Abstract Cardiovascular diseases cause one of three deaths worldwide. Among these diseases, especially aortic aneurysms are a highly underestimated problem. There are some diagnostic methods known in the literature (transesophageal echocardiography, doppler sonography or CT/MRT), but none is suitable as an easilyavailable non-invasive screening method, which is inexpensive and independent of the medical examiner. Within this study we present a first step towards a novel screening method using artificial intelligence: The objective of this study is to simulate healthy and diseased conditions of cardiovascular blood flow by means of numerical models, using a distributed zero-dimensional lumped approach based on the Windkessel model, in order to regard pressure-pressure transfer functions between two systemic measurement locations.
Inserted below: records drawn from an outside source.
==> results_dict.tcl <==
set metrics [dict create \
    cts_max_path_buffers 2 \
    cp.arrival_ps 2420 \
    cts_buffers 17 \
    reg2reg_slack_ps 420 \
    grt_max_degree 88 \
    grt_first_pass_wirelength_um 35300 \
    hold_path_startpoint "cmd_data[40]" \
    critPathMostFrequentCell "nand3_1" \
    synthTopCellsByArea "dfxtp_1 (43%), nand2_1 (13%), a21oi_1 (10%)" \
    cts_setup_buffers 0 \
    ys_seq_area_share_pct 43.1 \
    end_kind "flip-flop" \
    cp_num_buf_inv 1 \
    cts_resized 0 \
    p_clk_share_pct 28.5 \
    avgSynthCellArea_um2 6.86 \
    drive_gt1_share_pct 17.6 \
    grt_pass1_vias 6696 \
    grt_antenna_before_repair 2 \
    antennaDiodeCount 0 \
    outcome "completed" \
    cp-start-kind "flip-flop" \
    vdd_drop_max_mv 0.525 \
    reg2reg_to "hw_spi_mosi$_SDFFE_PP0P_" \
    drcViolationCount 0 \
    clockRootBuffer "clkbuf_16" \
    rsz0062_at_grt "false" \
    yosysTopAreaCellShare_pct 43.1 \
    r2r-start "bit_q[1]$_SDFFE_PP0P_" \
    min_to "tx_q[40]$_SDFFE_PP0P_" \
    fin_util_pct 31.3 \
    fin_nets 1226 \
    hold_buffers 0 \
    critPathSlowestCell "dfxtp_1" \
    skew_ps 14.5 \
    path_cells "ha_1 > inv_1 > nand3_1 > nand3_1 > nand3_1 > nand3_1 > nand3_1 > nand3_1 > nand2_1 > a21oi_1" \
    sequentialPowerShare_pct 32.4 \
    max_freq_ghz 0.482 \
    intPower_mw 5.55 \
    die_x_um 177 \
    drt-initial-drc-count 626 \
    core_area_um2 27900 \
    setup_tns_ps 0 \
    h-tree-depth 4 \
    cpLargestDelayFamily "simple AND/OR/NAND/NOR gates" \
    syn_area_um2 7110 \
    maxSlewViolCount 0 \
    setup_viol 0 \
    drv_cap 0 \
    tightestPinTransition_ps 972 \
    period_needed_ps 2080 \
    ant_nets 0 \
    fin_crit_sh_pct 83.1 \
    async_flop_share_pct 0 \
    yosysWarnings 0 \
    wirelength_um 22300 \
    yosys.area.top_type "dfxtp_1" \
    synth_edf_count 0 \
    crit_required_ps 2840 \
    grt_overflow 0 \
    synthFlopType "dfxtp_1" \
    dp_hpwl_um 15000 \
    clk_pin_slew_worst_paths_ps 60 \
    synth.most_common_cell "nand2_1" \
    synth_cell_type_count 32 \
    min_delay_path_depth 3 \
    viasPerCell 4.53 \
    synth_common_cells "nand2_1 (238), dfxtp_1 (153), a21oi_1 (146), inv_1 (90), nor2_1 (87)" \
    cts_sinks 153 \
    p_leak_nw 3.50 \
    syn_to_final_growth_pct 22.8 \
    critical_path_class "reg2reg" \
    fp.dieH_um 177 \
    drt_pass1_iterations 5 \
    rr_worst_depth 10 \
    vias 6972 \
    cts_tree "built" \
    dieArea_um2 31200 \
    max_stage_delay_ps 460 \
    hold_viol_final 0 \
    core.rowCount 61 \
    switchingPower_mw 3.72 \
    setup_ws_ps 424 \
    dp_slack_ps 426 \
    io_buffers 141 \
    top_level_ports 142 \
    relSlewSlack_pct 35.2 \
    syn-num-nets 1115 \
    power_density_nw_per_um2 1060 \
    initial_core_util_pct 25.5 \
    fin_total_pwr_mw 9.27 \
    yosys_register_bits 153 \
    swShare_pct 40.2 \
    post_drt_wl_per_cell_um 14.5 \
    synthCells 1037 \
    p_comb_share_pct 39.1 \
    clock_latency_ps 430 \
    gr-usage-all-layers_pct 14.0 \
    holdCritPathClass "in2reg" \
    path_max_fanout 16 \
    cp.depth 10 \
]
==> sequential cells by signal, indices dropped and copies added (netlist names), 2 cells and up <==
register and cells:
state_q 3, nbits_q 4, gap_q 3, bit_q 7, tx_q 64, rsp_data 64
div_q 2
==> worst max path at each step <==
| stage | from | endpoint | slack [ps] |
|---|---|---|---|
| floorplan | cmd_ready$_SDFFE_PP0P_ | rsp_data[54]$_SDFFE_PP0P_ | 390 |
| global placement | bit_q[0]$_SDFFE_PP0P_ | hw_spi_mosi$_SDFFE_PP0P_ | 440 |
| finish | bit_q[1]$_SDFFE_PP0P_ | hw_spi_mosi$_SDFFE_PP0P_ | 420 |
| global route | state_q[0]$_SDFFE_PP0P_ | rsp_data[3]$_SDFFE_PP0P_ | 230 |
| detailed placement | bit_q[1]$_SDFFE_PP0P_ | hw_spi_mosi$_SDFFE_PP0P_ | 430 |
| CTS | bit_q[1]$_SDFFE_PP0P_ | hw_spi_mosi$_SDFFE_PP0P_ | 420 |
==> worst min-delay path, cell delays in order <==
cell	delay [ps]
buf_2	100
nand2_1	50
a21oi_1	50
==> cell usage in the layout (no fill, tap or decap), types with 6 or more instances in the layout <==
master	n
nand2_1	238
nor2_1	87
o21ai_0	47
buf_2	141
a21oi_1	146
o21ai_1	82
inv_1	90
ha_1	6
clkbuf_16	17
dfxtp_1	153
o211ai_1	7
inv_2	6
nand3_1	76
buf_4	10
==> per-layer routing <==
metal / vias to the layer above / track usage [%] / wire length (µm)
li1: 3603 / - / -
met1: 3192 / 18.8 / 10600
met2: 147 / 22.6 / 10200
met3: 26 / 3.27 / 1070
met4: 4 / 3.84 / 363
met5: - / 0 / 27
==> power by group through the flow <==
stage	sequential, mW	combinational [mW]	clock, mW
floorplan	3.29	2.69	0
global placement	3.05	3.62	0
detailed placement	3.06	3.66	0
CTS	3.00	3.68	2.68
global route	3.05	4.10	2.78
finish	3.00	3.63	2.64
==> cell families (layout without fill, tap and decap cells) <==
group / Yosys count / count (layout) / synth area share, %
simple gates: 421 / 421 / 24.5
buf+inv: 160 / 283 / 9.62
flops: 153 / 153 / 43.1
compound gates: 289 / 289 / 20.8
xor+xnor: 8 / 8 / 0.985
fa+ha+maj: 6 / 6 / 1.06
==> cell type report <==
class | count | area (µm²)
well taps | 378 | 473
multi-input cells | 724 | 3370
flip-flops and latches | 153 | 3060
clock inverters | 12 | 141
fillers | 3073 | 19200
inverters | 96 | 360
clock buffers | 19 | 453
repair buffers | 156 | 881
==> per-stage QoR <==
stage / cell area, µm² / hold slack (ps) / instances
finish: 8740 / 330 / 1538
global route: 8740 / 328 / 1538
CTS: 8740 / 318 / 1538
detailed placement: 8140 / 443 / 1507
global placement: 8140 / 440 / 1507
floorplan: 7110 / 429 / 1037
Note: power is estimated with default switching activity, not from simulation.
==> src/rtl/fetch_decode_unit.sv <==
// fetch_decode_unit: Wishbone classic single-transfer engine with instruction field decode.
module fetch_decode_unit #(
   parameter int ADDR_WIDTH = 32,
   parameter int DATA_WIDTH = 32
) (
   input  logic                  clk,
   input  logic                  reset,
   input  logic                  i_enable,
   input  logic [ADDR_WIDTH-1:0] i_pc,
   input  logic                  i_we,
   input  logic [DATA_WIDTH-1:0] i_value,
   input  logic [1:0]            i_data_width,
   output logic [DATA_WIDTH-1:0] o_instruction,
   output logic                  o_completed,
   output logic [ADDR_WIDTH-1:0] o_wb_addr,
   output logic [DATA_WIDTH-1:0] o_wb_data,
   output logic                  o_wb_we,
   output logic                  o_wb_cyc,
   output logic                  o_wb_stb,
   output logic [1:0]            o_data_width,
   input  logic                  i_wb_ack,
   input  logic [DATA_WIDTH-1:0] i_wb_data,
   output logic [3:0]            o_opcode,
   output logic [3:0]            o_extra,
   output logic [3:0]            o_operandA,
   output logic [3:0]            o_operandB,
   output logic [15:0]           o_immediate,
   output logic                  o_decoded
);
   localparam logic [1:0] IDLE   = 2'd0;
   localparam logic [1:0] BUS    = 2'd1;
   localparam logic [1:0] DONE   = 2'd2;
   localparam logic [1:0] DECODE = 2'd3;

   logic [1:0]            state_q, state_d;
   logic [ADDR_WIDTH-1:0] pc_q, pc_d;
   logic                  we_q, we_d;
   logic [DATA_WIDTH-1:0] value_q, value_d;
   logic [1:0]            width_q, width_d;
   logic [DATA_WIDTH-1:0] instr_q, instr_d;
   logic [DATA_WIDTH-1:0] dec_q, dec_d;
   logic [DATA_WIDTH-1:0] rd_data;

   // Narrow reads are zero-extended from the low lanes; widths 10 and 11 both mean word.
   assign rd_data = (width_q == 2'b00) ? {{(DATA_WIDTH-8){1'b0}}, i_wb_data[7:0]} :
                    (width_q == 2'b01) ? {{(DATA_WIDTH-16){1'b0}}, i_wb_data[15:0]} : i_wb_data;

   always_comb begin
      state_d = state_q;
      pc_d    = pc_q;
      we_d    = we_q;
      value_d = value_q;
      width_d = width_q;
      instr_d = instr_q;
      dec_d   = dec_q;
      case (state_q)
         IDLE: if (i_enable) begin
            state_d = BUS;
            pc_d    = i_pc;
            we_d    = i_we;
            value_d = i_value;
            width_d = i_data_width;
         end
         BUS: if (i_wb_ack) begin
            state_d = DONE;
            instr_d = we_q ? instr_q : rd_data;
         end
         DONE: begin
            state_d = we_q ? IDLE : DECODE;
            dec_d   = we_q ? dec_q : instr_q;
         end
         default: state_d = IDLE;
      endcase
   end

   always_ff @(posedge clk) begin
      if (!reset) begin
         state_q <= IDLE;
         pc_q    <= '0;
         we_q    <= 1'b0;
         value_q <= '0;
         width_q <= 2'b00;
         instr_q <= '0;
         dec_q   <= '0;
      end else begin
         state_q <= state_d;
         pc_q    <= pc_d;
         we_q    <= we_d;
         value_q <= value_d;
         width_q <= width_d;
         instr_q <= instr_d;
         dec_q   <= dec_d;
      end
   end

   assign o_wb_cyc      = state_q == BUS;
   assign o_wb_stb      = state_q == BUS;
   assign o_wb_we       = (state_q == BUS) && we_q;
   assign o_wb_addr     = pc_q;
   assign o_wb_data     = value_q;
   assign o_data_width  = width_q;
   assign o_completed   = state_q == DONE;
   assign o_decoded     = state_q == DECODE;
   assign o_instruction = instr_q;
   assign o_opcode      = dec_q[31:28];
   assign o_extra       = dec_q[27:24];
   assign o_operandA    = dec_q[23:20];
   assign o_operandB    = dec_q[19:16];
   assign o_immediate   = dec_q[15:0];
endmodule
**config.mk**
```make
export PLATFORM = sky130hd
export DESIGN_NAME = serial_tx_arbiter
export DESIGN_NICKNAME = d
export VERILOG_FILES = /design/src/rtl/serial_tx_arbiter.sv
export SDC_FILE = /design/constraint.sdc
export NUM_CORES = 1
export LEC_CHECK = 0
export BUFFER_PORTS_ARGS = -buffer_cell sky130_fd_sc_hd__buf_4
export CORE_MARGIN = 2
export CORE_UTILIZATION = 40
export CTS_CLUSTER_DIAMETER = 80
export DETAILED_ROUTE_END_ITERATION = 10
export HOLD_SLACK_MARGIN = 0.15
export PLACE_DENSITY = 0.65
export SLEW_MARGIN = 20
export SYNTH_ARGS = -nofsm -noshare
export SYNTH_HDL_FRONTEND = slang
export SYNTH_SLANG_ARGS = --single-unit
```
**constraint.sdc**
```tcl
create_clock -name clk -period 3.8 [get_ports clk]
set_input_delay 0.38 -clock clk [delete_from_list [all_inputs] [get_ports clk]]
set_output_delay 0.38 -clock clk [all_outputs]
set_load 0.02 [all_outputs]
```
**src/rtl/serial_tx_arbiter.sv**
```systemverilog
// serial_tx_arbiter: round-robin sharing of one SerialTx between several requesters,
// with per-owner lock for back-to-back multi-word frames and a start timeout.
module serial_tx_arbiter #(
    parameter int Requesters   = 4,
    parameter int Width        = 8,
    parameter int StartTimeout = 4
) (
    input  logic                             clk,
    input  logic                             rst_n,
    input  logic [Requesters-1:0]            req,
    input  logic [Requesters-1:0]            lock,
    input  logic [Requesters*Width-1:0]      req_data,
    output logic [Requesters-1:0]            ack,
    output logic                             tx_ce,
    output logic [Width-1:0]                 tx_data,
    input  logic                             tx_busy,
    output logic [$clog2(Requesters)-1:0]    grant,
    output logic                             active,
    output logic                             err
);
    localparam int GW = $clog2(Requesters);
    localparam int TW = $clog2(StartTimeout) + 1;
    localparam logic [GW:0] RN = (GW+1)'(Requesters);
    localparam logic [Requesters-1:0] ONE = 1;

    typedef enum logic [1:0] {IDLE, START, SEND} state_t;

    state_t         state;
    logic [GW-1:0]  ptr;
    logic [GW-1:0]  win;
    logic [GW-1:0]  nxt;
    logic [GW:0]    s;
    logic           found;
    logic [TW-1:0]  timer;

    // Scan downwards so the candidate closest to ptr is the last to overwrite win.
    always_comb begin
        win   = '0;
        found = 1'b0;
        s     = '0;
        for (int k = Requesters - 1; k >= 0; k--) begin
            s = {1'b0, ptr} + (GW+1)'(k);
            s = (s >= RN) ? s - RN : s;
            if (req[GW'(s)]) begin
                win   = GW'(s);
                found = 1'b1;
            end
        end
        nxt = (grant == GW'(Requesters - 1)) ? '0 : grant + GW'(1);
    end

    always_ff @(posedge clk or negedge rst_n) begin
        if (!rst_n) begin
            state   <= IDLE;
            ack     <= '0;
            tx_ce   <= 1'b0;
            tx_data <= '0;
            grant   <= '0;
            active  <= 1'b0;
            err     <= 1'b0;
            timer   <= '0;
            ptr     <= '0;
        end else begin
            ack   <= '0;
            tx_ce <= 1'b0;
            err   <= 1'b0;
            case (state)
                IDLE: begin
                    if (!tx_busy && found) begin
                        tx_data <= req_data[win*Width +: Width];
                        tx_ce   <= 1'b1;
                        ack     <= ONE << win;
                        grant   <= win;
                        active  <= 1'b1;
                        timer   <= '0;
                        state   <= START;
                    end
                end
                START: begin
                    if (tx_busy) begin
                        state <= SEND;
                    end else if (timer == TW'(StartTimeout - 1)) begin
                        err    <= 1'b1;
                        active <= 1'b0;
                        ptr    <= nxt;
                        state  <= IDLE;
                    end else begin
                        timer <= timer + TW'(1);
                    end
                end
                SEND: begin
                    if (!tx_busy) begin
                        // A locked owner with more words keeps the line with no idle cycle.
                        if (lock[grant] && req[grant]) begin
                            tx_data <= req_data[grant*Width +: Width];
                            tx_ce   <= 1'b1;
                            ack     <= ONE << grant;
                            timer   <= '0;
                            state   <= START;
                        end else begin
                            active <= 1'b0;
                            if (!lock[grant])
                                ptr <= nxt;
                            state <= IDLE;
                        end
                    end
                end
                default: state <= IDLE;
            endcase
        end
    end
endmodule

```
==> run_results.csv <==
group,metric,value,unit
status,status,"completed",
synthesis,synth_edf_count,0,
placement,io_buffers,59,
global_route,grt_max_degree,35,
synthesis,synth_top_family_by_area,"compound AO/OA/AOI/OAI gates",
pwr,p_seq_share,30.4,%
cts,insertion_delay,0.27,ns
synthesis,synth_compound_area_share,28.3,%
synthesis,syn_inst,214,
layout,syn_to_final_growth,26.9,%
sta,worst_slack,1.49,ns
synthesis,syn_area_per_cell,8.58,um2
sta,finalSetupTns,0,ns
sta,maxSlewViolCount,0,
pwr,power.switching,0.695,mW
route,drc_errors,0,
synthesis,async_reset_ff_share,100,%
critical_path,cp-start-kind,"flip-flop",
sta,hold_viol,0,
placement,dp_slack,1.13,ns
cts,ctsResizeCount,0,
placement,gp_congestion,0.926,
synthesis,synthSimpleGateAreaFrac,20.4,%
critical_path,cp-end-kind,"flip-flop",
global_route,antenna_found_initial,0,
floorplan,die_w,71.7,um
synthesis,ys_ff_latch,24,
floorplan,die_area,0.00515,mm2
pwr,ir_worst_vdd,0.278,mV
critical_path,cp_data_required_time,3.94,ns
critical_path,startpoint,"state[0]",
cts,ctsLongestPathBuffers,2,
layout,diodes,0,
sta,holdWs,0.471,ns
layout,fin_nets,319,
route,num_vias,1907,
synthesis,synth_area,0.00184,mm2
global_route,grt_first_pass_wirelength,8.94,mm
synthesis,synth_cell_type_count,40,
critical_path,setup.worst_path.end,"tx_data[0]",
synthesis,ys_warn_count,0,
critical_path,worstPathMaxFanout,34,
cts,cts_tree,"built",
global_route,grtUsageTotal,21.8,%
pwr,cellPowerDensity,645,mW/mm2
pwr,p_total,1.50,mW
critical_path,cp_top_family,"compound AO/OA/AOI/OAI gates",
critical_path,crit_type,"reg -> reg",
route,wire_per_inst,16.8,um
worst_hold_path,min_path_type,"in -> reg",
critical_path,rr_endpoint,"tx_data[0]",
synthesis,synth_adder_area_share,6.82,%
layout,fillCellCount,428,
critical_path,cp_slowest_cell,"ha_2",
critical_path,r2r_cells,6,
synthesis,yosys.area.top_type,"dfrtp_1",
critical_path,slowest_delay,0.57,ns
synthesis,synthDominantCellAreaShare,32.7,%
critical_path,r2r-start,"state[0]",
sta,post-route-min-period,2.31,ns
cts,cts_root_buf,"clkbuf_8",
sta,fmax,432,MHz
placement,post-place-cells,312,
cts,clock-sinks,24,
synthesis,syn_nets,267,
route,wirelength,5.31,mm
critical_path,path_depth,6,
floorplan,rows,24,
route,firstDrtPassIters,5,
synthesis,synth-xor-area-share,0,%
pwr,clkPwrFrac,10.2,%
sta,rsz0062_at_grt,"no",
cts,htree_levels,1,
critical_path,path_cells,"inv_1 > ha_2 > nand2_1 > o41a_1 > o2111ai_1 > a31oi_1",
floorplan,die_height,71.7,um
layout,drive_gt1_share,28.0,%
route,first_iter_violations,119,
route,viasPerCell,6.03,
layout,final_cell_area,0.00233,mm2
cts,cts-buffers-inserted,3,
floorplan,core_area,0.00438,mm2
synthesis,seq_area_frac_synth,32.7,%
pwr,p_leak,1.04,nW
sta,fin_crit_sh,60.9,%
synthesis,yosys-mux-area-fraction,5.86,%
route,final_antenna_net_count,0,
layout,postLayoutCoreUtil,53.1,%
sta,skew,0.00763,ns
sta,relSlewSlack,34.7,%
global_route,grt_pass1_vias,1849,
sta,setup_viol,0,
global_route,gr-total-overflow,0,
critical_path,path_buf_inv,1,
pwr,power_frac_comb,59.5,%
run,drv_cap,0,
pwr,power.internal,0.807,mW
placement,place_area,0.00228,mm2
floorplan,initial_utilization,41.9,%
pwr,p_sw_share,46.3,%
layout,finalNonFillerCells,316,
synthesis,synth_ff_type,"dfrtp_1",
placement,dpl.hpwl,3.82,mm
floorplan,io_pins,60,
cts,path_clk_slew,0.09,ns
synthesis,synthTopCellsByArea,"dfrtp_1 (33%), nor2_1 (9.8%), o2111ai_1 (7.6%)",
critical_path,cp.arrival,2.46,ns
sta,tightest_slew,0.978,ns
critical_path,reg2reg_slack,1.49,ns
## cells by family after synthesis
logic type	count (synthesis)
AND/OR/NAND/NOR	82
AO/OA/AOI/OAI	66
buffers and inverters	24
flip-flops	24
adder cells (fa/ha/maj)	10
multiplexers	8
## cell usage in the layout, fill, tap and decap left out, types with 3 or more instances in the layout
cell type / instances
a311o_1: 8
buf_4: 59
nor2_1: 48
inv_1: 11
a21o_1: 3
o21ai_0: 15
nand2_1: 9
dfrtp_1: 24
o2111ai_1: 16
ha_1: 9
nand4_1: 9
mux2i_1: 4
or2_2: 3
a31oi_1: 8
nand2b_1: 4
clkbuf_8: 3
The coefficients of the transfer function were estimated by an AutoRegressive-MovingAverage (ARMA)-model. The numerical estimation of the ARMA-coefficients ( a k , b k ) of order l = 45 was performed via a Subspace Gauss-Newton search method. The ARMA-coefficients were estimated using artificial zero-mean signals from the arteria brachialis and femoralis in four cases: Besides the control group, the estimations were performed on signals of two aneurysms located in the thoracic (TAA1 and TAA2) and one in the abdominal aorta (AAA). Finally, we quantified the difference between the estimated coefficients in each pathological case, using a distance measure based on the mean and the standard deviation. The largest deviation between the pathological conditions and the control group was found for the coefficients a 2 , a 3 , a 4 and a 7 . The findings suggest a reasonable situation to distinguish the pathological state of the four underlying pathological cases from the estimated coefficients; therefore we propose to diagnose the pathological states from the control group using a classification algorithm.